***** Exercise materials *****

What follows belongs to an exercise in optimizing a design on an open flow for small area, a short achievable clock period and few clock cycles per item; a production flow would make more cautious choices. Function was checked by simulation only, so behaviour that the tests miss may differ from the original. No activity file was given, so power comes from the tool's default toggle rates.

==> design/flow/design.v <==
`timescale 1ns/1ps
`default_nettype none
package fetch_pkg;
	localparam int DATA_WIDTH      = 16;
	localparam int N_CHANNELS      = 16;
	localparam int COMMIT_ID_WIDTH = 6;
	typedef logic signed [DATA_WIDTH - 1 : 0] data_t;
	typedef logic [3 : 0] chan_addr_t;
	typedef logic [COMMIT_ID_WIDTH - 1 : 0] commit_id_t;
	typedef logic [7 : 0] tag_t;
	localparam chan_addr_t SRC_REG0    = 4'd0;
	localparam chan_addr_t SRC_REG1    = 4'd1;
	localparam chan_addr_t SRC_QUARTER = 4'd3;
	localparam chan_addr_t SRC_HALF    = 4'd4;
	localparam data_t SCALE_QUARTER = data_t'({2'b01, {(DATA_WIDTH - 2){1'b0}}});
	localparam data_t SCALE_HALF    = data_t'({1'b1, {(DATA_WIDTH - 1){1'b0}}});
	typedef struct packed {
		logic       needed;
		logic       is_reg;
		chan_addr_t src;
	} operand_sel_t;
	typedef struct packed {
		tag_t         tag;
		chan_addr_t   dest;
		logic         writes_channel;
		data_t        register_0;
		data_t        register_1;
		operand_sel_t op_a;
		operand_sel_t op_b;
		operand_sel_t op_c;
	} instr_t;
	typedef struct packed {
		instr_t     instr;
		commit_id_t commit_id;
		data_t      arg_a;
		data_t      arg_b;
		data_t      arg_c;
	} stage_word_t;
	typedef struct packed {
		tag_t       tag;
		chan_addr_t dest;
		logic       writes_channel;
		commit_id_t commit_id;
		data_t      arg_a;
		data_t      arg_b;
		data_t      arg_c;
	} fetched_t;
	typedef struct packed {
		logic       valid;
		chan_addr_t addr;
		data_t      value;
	} chan_write_t;
	typedef enum logic {
		FETCH_IDLE,
		FETCH_BUSY
	} fetch_state_t;
endpackage
`default_nettype wire
`timescale 1ns/1ps
`default_nettype none
module operand_fetch_top
(
	input  wire          clk,
	input  wire          reset,
	input  wire          in_valid,
	output logic         in_ready,
	input  wire  [7:0]   in_tag,
	input  wire  [3:0]   in_dest,
	input  wire          in_writes_channel,
	input  wire  [15:0]  in_register_0,
	input  wire  [15:0]  in_register_1,
	input  wire  [5:0]   in_op_a,
	input  wire  [5:0]   in_op_b,
	input  wire  [5:0]   in_op_c,
	output logic         out_valid,
	input  wire          out_ready,
	output logic [7:0]   out_tag,
	output logic [3:0]   out_dest,
	output logic         out_writes_channel,
	output logic [5:0]   out_commit_id,
	output logic [15:0]  out_arg_a,
	output logic [15:0]  out_arg_b,
	output logic [15:0]  out_arg_c,
	input  wire          chan_write_valid,
	input  wire  [3:0]   chan_write_addr,
	input  wire  [15:0]  chan_write_value
);
	logic [15:0] chan [16];    
	logic [3:0]  wq   [3];     
	logic [2:0]  outs;         
	logic        occ;          
	logic [15:0] val  [3];
	logic [2:0]  wait_t [3];   
	logic        cwv;
	logic [5:0]  sel [3];
	logic [15:0] rd_t [3];
	logic [15:0] in_val [3];
	logic [2:0]  in_wait [3];
	logic [2:0]  in_fwd;
	logic        free;
	logic        take;
	logic        issue;
	logic        out_fire;
	logic [2:0]  outs_dn;      
	assign cwv = chan_write_valid;
	assign sel[0] = in_op_a;
	assign sel[1] = in_op_b;
	assign sel[2] = in_op_c;
	logic ready_now;
	logic ready_wb;
	logic ready_now_d;
	logic ready_wb_d;
	logic free_now;
	logic free_wb;
	logic in_ready_now;
	assign out_valid = ready_now | (cwv & ready_wb);
	assign out_fire  = out_valid & out_ready;
	assign out_arg_a = wait_t[0][0] ? chan_write_value : val[0];
	assign out_arg_b = wait_t[1][0] ? chan_write_value : val[1];
	assign out_arg_c = wait_t[2][0] ? chan_write_value : val[2];
	assign free_now     = ~occ | (out_ready & ready_now);
	assign free_wb      = ~occ | (out_ready & ready_wb);
	assign in_ready_now = free_now & ~(in_writes_channel & outs[2]);
	assign free         = free_now | (cwv & free_wb);
	assign in_ready     = in_ready_now | (cwv & free_wb);
	assign take     = in_valid & in_ready;
	assign issue    = take & in_writes_channel;
	always_comb begin
		for (int k = 0; k < 3; k++) begin
			logic [15:0] m [4];
			for (int j = 0; j < 4; j++)
				case (sel[k][1:0])
					2'd0: m[j] = chan[4*j];
					2'd1: m[j] = chan[4*j+1];
					2'd2: m[j] = chan[4*j+2];
					default: m[j] = chan[4*j+3];
				endcase
			case (sel[k][3:2])
				2'd0: rd_t[k] = m[0];
				2'd1: rd_t[k] = m[1];
				2'd2: rd_t[k] = m[2];
				default: rd_t[k] = m[3];
			endcase
		end
	end
	always_comb begin
		for (int k = 0; k < 3; k++) begin
			logic [3:0] src;
			logic [2:0] p;     
			src = sel[k][3:0];
			p   = 3'b000;
			for (int i = 0; i < 3; i++)
				if (outs[i] && wq[i] == src)
					p = 3'((2 << i) - 1);
			in_val[k]  = '0;
			in_wait[k] = '0;
			in_fwd[k]  = 1'b0;
			if (sel[k][5]) begin
				if (sel[k][4]) begin
					case (src)
						4'd0:    in_val[k] = in_register_0;
						4'd1:    in_val[k] = in_register_1;
						4'd3:    in_val[k] = 16'h4000;
						4'd4:    in_val[k] = 16'h8000;
						default: in_val[k] = '0;
					endcase
				end else begin
					in_val[k]  = rd_t[k];
					in_fwd[k]  = cwv & p[0] & ~p[1];
					in_wait[k] = cwv ? (p >> 1) : p;
				end
			end
		end
	end
	always_ff @(posedge clk) begin
		if (reset)
			occ <= 1'b0;
		else if (take)
			occ <= 1'b1;
		else if (out_fire)
			occ <= 1'b0;
	end
	always_comb begin
		logic [2:0] w0;
		logic [2:0] w1;
		for (int k = 0; k < 3; k++) begin
			w0[k] = free ? in_wait[k][0] : (cwv ? wait_t[k][1] : wait_t[k][0]);
			w1[k] = free ? in_wait[k][1] : (cwv ? wait_t[k][2] : wait_t[k][1]);
		end
		ready_now_d = ~(|w0);
		ready_wb_d  = ~(|w1);
	end
	always_ff @(posedge clk) begin
		if (reset) begin
			ready_now <= 1'b0;
			ready_wb  <= 1'b0;
		end else if (take) begin
			ready_now <= ready_now_d;
			ready_wb  <= ready_wb_d;
		end else if (out_fire) begin
			ready_now <= 1'b0;
			ready_wb  <= 1'b0;
		end else begin
			ready_now <= ready_now_d & occ;
			ready_wb  <= ready_wb_d & occ;
		end
	end
	always_ff @(posedge clk) begin
		if (free) begin
			out_tag            <= in_tag;
			out_dest           <= in_dest;
			out_writes_channel <= in_writes_channel;
		end
	end
	always_ff @(posedge clk) begin
		for (int k = 0; k < 3; k++) begin
			if (free)
				wait_t[k] <= in_wait[k];
			else if (cwv)
				wait_t[k] <= wait_t[k] >> 1;
			if (free ? in_fwd[k] : (cwv & wait_t[k][0] & ~wait_t[k][1]))
				val[k] <= chan_write_value;
			else if (free)
				val[k] <= in_val[k];
		end
	end
	assign outs_dn = cwv ? (outs >> 1) : outs;
	always_ff @(posedge clk) begin
		if (reset) begin
			outs   <= '0;
		end else begin
			outs   <= issue ? {outs_dn[1:0], 1'b1} : outs_dn;
		end
	end
	always_ff @(posedge clk) begin
		if (reset)
			out_commit_id <= '0;
		else if (out_fire && out_writes_channel)
			out_commit_id <= out_commit_id + 6'd1;
	end
	always_ff @(posedge clk) begin
		for (int i = 0; i < 3; i++) begin
			if (issue && (i == 0 ? ~outs_dn[0] : (outs_dn[i - 1] & ~outs_dn[i])))
				wq[i] <= in_dest;
			else if (cwv && i < 2)
				wq[i] <= wq[i + 1];
		end
	end
	logic [15:0] wr_data;
	assign wr_data = chan_write_value & {16{~reset}};
	always_ff @(posedge clk) begin
		for (int c = 0; c < 16; c++)
			if (reset || (cwv && chan_write_addr == 4'(c)))
				chan[c] <= wr_data;
	end
endmodule
`default_nettype wire
==> design/flow/flow/run.sh <==
#!/bin/bash
# Standard layout with small port buffers and a lighter clock tree.
set -e
cat >> config.mk <<'EOM'
export BUFFER_PORTS_ARGS = -buffer_cell sky130_fd_sc_hd__buf_1
export CTS_ARGS = -sink_clustering_enable -repair_clock_nets -sink_clustering_size 24 -sink_clustering_max_diameter 80 -buf_list sky130_fd_sc_hd__clkbuf_16 -dont_use_dummy_load
EOM
bash standard.sh > standard.log 2>&1
==> design/flow/standard.sh <==
#!/bin/bash
# synth_recipe.tcl (not shown) runs the flow's synth.tcl, then flattens the netlist and writes it again
# the make line also repeats each setting of config.mk as NAME=value (left out here)
make -C /OpenROAD-flow-scripts/flow DESIGN_CONFIG=/design/flow/config.mk WORK_HOME=/design/flow/orfs CLKGATE_MAP_FILE= SYNTH_SCRIPT=/design/flow/synth_recipe.tcl "${@:-finish}"
==> design/flow/config.mk <==
export PLATFORM = sky130hd
export DESIGN_NAME = operand_fetch_top
export DESIGN_NICKNAME = operand_fetch_top
export VERILOG_FILES = /design/flow/design.v
export SDC_FILE = /design/flow/constraint.sdc
export NUM_CORES = 4
export LEC_CHECK = 0
export CAP_MARGIN = 20
export CORE_MARGIN = 2
export CORE_UTILIZATION = 55
export PLACE_DENSITY = 0.72
export SETUP_SLACK_MARGIN = 2.3
export SLEW_MARGIN = 20
export BUFFER_PORTS_ARGS = -buffer_cell sky130_fd_sc_hd__buf_1
export CTS_ARGS = -sink_clustering_enable -repair_clock_nets -sink_clustering_size 24 -sink_clustering_max_diameter 80 -buf_list sky130_fd_sc_hd__clkbuf_16 -dont_use_dummy_load
==> design/flow/constraint.sdc <==
create_clock -name core_clock -period 5.0 [get_ports {clk}]
set_input_delay 1.0000 -clock core_clock [delete_from_list [all_inputs] [get_ports {clk}]]
set_output_delay 1.0000 -clock core_clock [all_outputs]
set_load 0.01 [all_outputs]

*****

== How to complete this task ==
In the entries above, find each line with "flow" and list it.

== Task result ==
What follows belongs to an exercise in optimizing a design on an open flow for small area, a short achievable clock period and few clock cycles per item; a production flow would make more cautious choices. Function was checked by simulation only, so behaviour that the tests miss may differ from the original. No activity file was given, so power comes from the tool's default toggle rates.
==> design/flow/design.v <==
==> design/flow/flow/run.sh <==
==> design/flow/standard.sh <==
# synth_recipe.tcl (not shown) runs the flow's synth.tcl, then flattens the netlist and writes it again
make -C /OpenROAD-flow-scripts/flow DESIGN_CONFIG=/design/flow/config.mk WORK_HOME=/design/flow/orfs CLKGATE_MAP_FILE= SYNTH_SCRIPT=/design/flow/synth_recipe.tcl "${@:-finish}"
==> design/flow/config.mk <==
export VERILOG_FILES = /design/flow/design.v
export SDC_FILE = /design/flow/constraint.sdc
==> design/flow/constraint.sdc <==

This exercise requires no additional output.